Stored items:

===== config.mk =====
export PLATFORM = sky130hd
export DESIGN_NAME = beacon_superframe_csma_cfg
export DESIGN_NICKNAME = d
export VERILOG_FILES = /design/src/design/beacon_superframe_csma_cfg.v /design/src/design/superframe_status.v
export VERILOG_INCLUDE_DIRS = /design/src /design/src/include
export SDC_FILE = /design/constraint.sdc
export NUM_CORES = 1
export LEC_CHECK = 0
export ABC_CLOCK_PERIOD_IN_PS = 2800
export BUFFER_PORTS_ARGS = -buffer_cell sky130_fd_sc_hd__buf_2
export CAP_MARGIN = 10
export CORE_ASPECT_RATIO = 0.6
export CORE_MARGIN = 10
export CORE_UTILIZATION = 40
export CTS_CLUSTER_DIAMETER = 60
export CTS_CLUSTER_SIZE = 24
export DETAILED_ROUTE_END_ITERATION = 10
export PLACE_DENSITY = 0.64
export SKIP_CTS_REPAIR_TIMING = 1
export SKIP_LAST_GASP = 1
export SLEW_MARGIN = 20
export SYNTH_ARGS = -nofsm -noshare
export SYNTH_HDL_FRONTEND = slang
export SYNTH_SLANG_ARGS = --single-unit

===== constraint.sdc =====
create_clock -name clk -period 2.8 [get_ports clk]
set_input_delay 0.14 -clock clk [delete_from_list [all_inputs] [get_ports clk]]
set_output_delay 0.14 -clock clk [all_outputs]
set_load 0.01 [all_outputs]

Aim of the task: Each record above should be returned exactly as it appears.

Task answer:
===== config.mk =====
export PLATFORM = sky130hd
export DESIGN_NAME = beacon_superframe_csma_cfg
export DESIGN_NICKNAME = d
export VERILOG_FILES = /design/src/design/beacon_superframe_csma_cfg.v /design/src/design/superframe_status.v
export VERILOG_INCLUDE_DIRS = /design/src /design/src/include
export SDC_FILE = /design/constraint.sdc
export NUM_CORES = 1
export LEC_CHECK = 0
export ABC_CLOCK_PERIOD_IN_PS = 2800
export BUFFER_PORTS_ARGS = -buffer_cell sky130_fd_sc_hd__buf_2
export CAP_MARGIN = 10
export CORE_ASPECT_RATIO = 0.6
export CORE_MARGIN = 10
export CORE_UTILIZATION = 40
export CTS_CLUSTER_DIAMETER = 60
export CTS_CLUSTER_SIZE = 24
export DETAILED_ROUTE_END_ITERATION = 10
export PLACE_DENSITY = 0.64
export SKIP_CTS_REPAIR_TIMING = 1
export SKIP_LAST_GASP = 1
export SLEW_MARGIN = 20
export SYNTH_ARGS = -nofsm -noshare
export SYNTH_HDL_FRONTEND = slang
export SYNTH_SLANG_ARGS = --single-unit

===== constraint.sdc =====
create_clock -name clk -period 2.8 [get_ports clk]
set_input_delay 0.14 -clock clk [delete_from_list [all_inputs] [get_ports clk]]
set_output_delay 0.14 -clock clk [all_outputs]
set_load 0.01 [all_outputs]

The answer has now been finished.